RECORDS FOR PROCESSING START

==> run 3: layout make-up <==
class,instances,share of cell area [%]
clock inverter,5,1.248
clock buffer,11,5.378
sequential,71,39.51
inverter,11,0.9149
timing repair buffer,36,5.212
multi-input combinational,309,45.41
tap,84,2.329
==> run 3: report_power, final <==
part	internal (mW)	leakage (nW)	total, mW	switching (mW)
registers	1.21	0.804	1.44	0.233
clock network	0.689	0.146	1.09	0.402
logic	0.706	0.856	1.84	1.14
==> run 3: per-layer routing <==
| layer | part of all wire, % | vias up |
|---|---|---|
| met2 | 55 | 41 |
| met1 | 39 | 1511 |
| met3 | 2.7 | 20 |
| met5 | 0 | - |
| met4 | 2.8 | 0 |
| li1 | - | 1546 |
--- src/rtl/div_unit_pkg.sv ---
// Shared definitions for the execute-stage divider: opcode codes and FSM state encoding.
package div_unit_pkg;

   localparam logic [7:0] EXE_DIV_OP  = 8'b00011010;
   localparam logic [7:0] EXE_DIVU_OP = 8'b00011011;

   typedef enum logic [1:0] {
      DIV_FREE = 2'b00,
      DIV_ZERO = 2'b01,
      DIV_ON   = 2'b10,
      DIV_END  = 2'b11
   } divState_t;

endpackage

--- src/rtl/div_step.sv ---
// One radix-2 restoring division step: shift in a dividend bit, trial-subtract, keep or restore.
module div_step #(
   parameter int WIDTH = 32
) (
   input  logic [WIDTH-1:0] rem,
   input  logic             nextBit,
   input  logic [WIDTH-1:0] divisor,
   output logic [WIDTH-1:0] newRem,
   output logic             qBit
);

   logic [WIDTH:0] shifted;
   logic [WIDTH:0] diff;

   // The remainder is always below the divisor, so bit WIDTH of the difference is its sign.
   always_comb begin
      shifted = {rem, nextBit};
      diff    = shifted - {1'b0, divisor};
      qBit    = ~diff[WIDTH];
      newRem  = qBit ? diff[WIDTH-1:0] : shifted[WIDTH-1:0];
   end

endmodule
===== src/rtl/breakout_pkg.sv =====
// breakout_pkg: shared state encoding, default sizing constants and the
// popcount helper used to score simultaneous brick hits.
package breakout_pkg;

    typedef enum logic [2:0] {
        ST_IDLE  = 3'd0,
        ST_SERVE = 3'd1,
        ST_PLAY  = 3'd2,
        ST_PAUSE = 3'd3,
        ST_LOST  = 3'd4,
        ST_WON   = 3'd5,
        ST_OVER  = 3'd6
    } state_e;

    localparam int DEF_NUM_BRICKS = 5;
    localparam int DEF_LIVES      = 3;

    // Widest brick vector the popcount helper accepts; callers zero-extend.
    localparam int MAX_BRICKS     = 32;

    // Number of set bits in a (zero-extended) brick vector.
    function automatic logic [5:0] popcount(input logic [MAX_BRICKS-1:0] v);
        logic [5:0] c;
        c = '0;
        for (int i = 0; i < MAX_BRICKS; i++) begin
            c = c + {5'd0, v[i]};
        end
        return c;
    endfunction

endpackage


===== src/rtl/btn_edge.sv =====
// btn_edge: rising-edge detector for a debounced level button. The pulse is
// combinational from the live level and the previous-level register, so a
// press in cycle N can change registered state at the end of cycle N.
module btn_edge (
    input  logic clock,
    input  logic reset,
    input  logic btn_i,
    output logic rise_o
);

    logic prev_q;

    // Remember last cycle's level; a held button produces a single pulse.
    always_ff @(posedge clock or negedge reset) begin
        if (!reset) prev_q <= 1'b0;
        else        prev_q <= btn_i;
    end

    assign rise_o = btn_i & ~prev_q;

endmodule


===== src/rtl/breakout_game_ctrl.sv =====
// breakout_game_ctrl: game-level sequencer for the breakout datapath.
// Owns the brick mask, lives and score, and sequences
// IDLE -> SERVE -> PLAY -> (LOST -> SERVE | WON | OVER).
// Optional feature macro: BREAKOUT_PAUSE_EN enables the PAUSE state; when it
// is undefined btnPause is accepted but has no effect.
module breakout_game_ctrl
    import breakout_pkg::*;
#(
    parameter int NUM_BRICKS   = DEF_NUM_BRICKS,
    parameter int LIVES        = DEF_LIVES,
    parameter int SCORE_W      = 8,
    parameter int SERVE_FRAMES = 60
) (
    input  logic                  clock,
    input  logic                  reset,
    input  logic                  frameTick,
    input  logic                  btnStart,
    input  logic                  btnPause,
    input  logic                  ballLost,
    input  logic [NUM_BRICKS-1:0] brickHit,
    output logic [NUM_BRICKS-1:0] brickMask,
    output logic                  ballEnable,
    output logic                  ballServe,
    output logic [2:0]            lives,
    output logic [SCORE_W-1:0]    score,
    output logic                  gameOver,
    output logic                  gameWon,
    output logic [2:0]            state
);

    localparam int          CNT_W      = (SERVE_FRAMES > 1) ? $clog2(SERVE_FRAMES) : 1;
    localparam logic [2:0]  LIVES_INIT = 3'(LIVES);
    localparam logic [31:0] SCORE_MAX  = (32'd1 << SCORE_W) - 32'd1;
    localparam logic [31:0] LAST_TICK  = (SERVE_FRAMES > 0) ? 32'(SERVE_FRAMES - 1) : 32'd0;

    state_e                state_q;
    logic [NUM_BRICKS-1:0] mask_q;
    logic [NUM_BRICKS-1:0] mask_d;
    logic [NUM_BRICKS-1:0] cleared;
    logic [2:0]            lives_q;
    logic [SCORE_W-1:0]    score_q;
    logic [SCORE_W-1:0]    score_d;
    logic [31:0]           score_sum;
    logic [CNT_W-1:0]      cnt_q;
    logic                  en_q;
    logic                  serve_q;
    logic                  over_q;
    logic                  won_q;
    logic                  start_rise;
    logic                  pause_rise;

    btn_edge u_start_edge (
        .clock  (clock),
        .reset  (reset),
        .btn_i  (btnStart),
        .rise_o (start_rise)
    );

    btn_edge u_pause_edge (
        .clock  (clock),
        .reset  (reset),
        .btn_i  (btnPause),
        .rise_o (pause_rise)
    );

`ifndef BREAKOUT_PAUSE_EN
    // Pause detector kept for a stable interface; its pulse goes nowhere.
    logic unused_pause;
    assign unused_pause = pause_rise;
`endif

    // Brick clearing and saturating score for this cycle's hits; only
    // bricks still present count, so repeat hits score nothing.
    always_comb begin
        cleared   = brickHit & mask_q;
        mask_d    = mask_q & ~cleared;
        score_sum = 32'(score_q) + 32'(popcount(MAX_BRICKS'(cleared)));
        if (score_sum > SCORE_MAX) score_d = '1;
        else                       score_d = score_sum[SCORE_W-1:0];
    end

    // Game sequencer; every output is a register updated together with state.
    always_ff @(posedge clock or negedge reset) begin
        if (!reset) begin
            state_q <= ST_IDLE;
            mask_q  <= '1;
            lives_q <= LIVES_INIT;
            score_q <= '0;
            cnt_q   <= '0;
            en_q    <= 1'b0;
            serve_q <= 1'b0;
            over_q  <= 1'b0;
            won_q   <= 1'b0;
        end else begin
            serve_q <= 1'b0;
            case (state_q)
                ST_IDLE: begin
                    mask_q  <= '1;
                    lives_q <= LIVES_INIT;
                    score_q <= '0;
                    cnt_q   <= '0;
                    if (start_rise) begin
                        state_q <= ST_SERVE;
                        serve_q <= 1'b1;
                    end
                end
                ST_SERVE: begin
                    if (start_rise) begin
                        state_q <= ST_PLAY;
                        en_q    <= 1'b1;
                    end
                end
                ST_PLAY: begin
                    mask_q  <= mask_d;
                    score_q <= score_d;
                    // Clearing the last brick wins even if the ball is lost
                    // in the same cycle.
                    if (mask_d == '0) begin
                        state_q <= ST_WON;
                        won_q   <= 1'b1;
                        en_q    <= 1'b0;
                    end else if (ballLost) begin
                        state_q <= ST_LOST;
                        lives_q <= lives_q - 3'd1;
                        cnt_q   <= '0;
                        en_q    <= 1'b0;
                    end
`ifdef BREAKOUT_PAUSE_EN
                    else if (pause_rise) begin
                        state_q <= ST_PAUSE;
                        en_q    <= 1'b0;
                    end
`endif
                end
`ifdef BREAKOUT_PAUSE_EN
                ST_PAUSE: begin
                    if (pause_rise) begin
                        state_q <= ST_PLAY;
                        en_q    <= 1'b1;
                    end
                end
`endif
                ST_LOST: begin
                    // Lives already decremented on the way in; zero means game over.
                    if (lives_q == 3'd0) begin
                        state_q <= ST_OVER;
                        over_q  <= 1'b1;
                    end else if (SERVE_FRAMES == 0) begin
                        state_q <= ST_SERVE;
                        serve_q <= 1'b1;
                    end else if (frameTick) begin
                        if (32'(cnt_q) == LAST_TICK) begin
                            state_q <= ST_SERVE;
                            serve_q <= 1'b1;
                            cnt_q   <= '0;
                        end else begin
                            cnt_q <= cnt_q + 1'b1;
                        end
                    end
                end
                ST_WON, ST_OVER: begin
                    // Mask and score stay up for display until the player restarts.
                    if (start_rise) begin
                        state_q <= ST_IDLE;
                        won_q   <= 1'b0;
                        over_q  <= 1'b0;
                        mask_q  <= '1;
                        lives_q <= LIVES_INIT;
                        score_q <= '0;
                    end
                end
                default: begin
                    state_q <= ST_IDLE;
                    en_q    <= 1'b0;
                    won_q   <= 1'b0;
                    over_q  <= 1'b0;
                end
            endcase
        end
    end

    assign brickMask  = mask_q;
    assign ballEnable = en_q;
    assign ballServe  = serve_q;
    assign lives      = lives_q;
    assign score      = score_q;
    assign gameOver   = over_q;
    assign gameWon    = won_q;
    assign state      = state_q;

endmodule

RECORDS FOR PROCESSING END

◆ **ASSIGNMENT**
Please report how many lines in the records contain the string "inverter", and write nothing besides that number.

◆ **EXERCISE RESULT**
2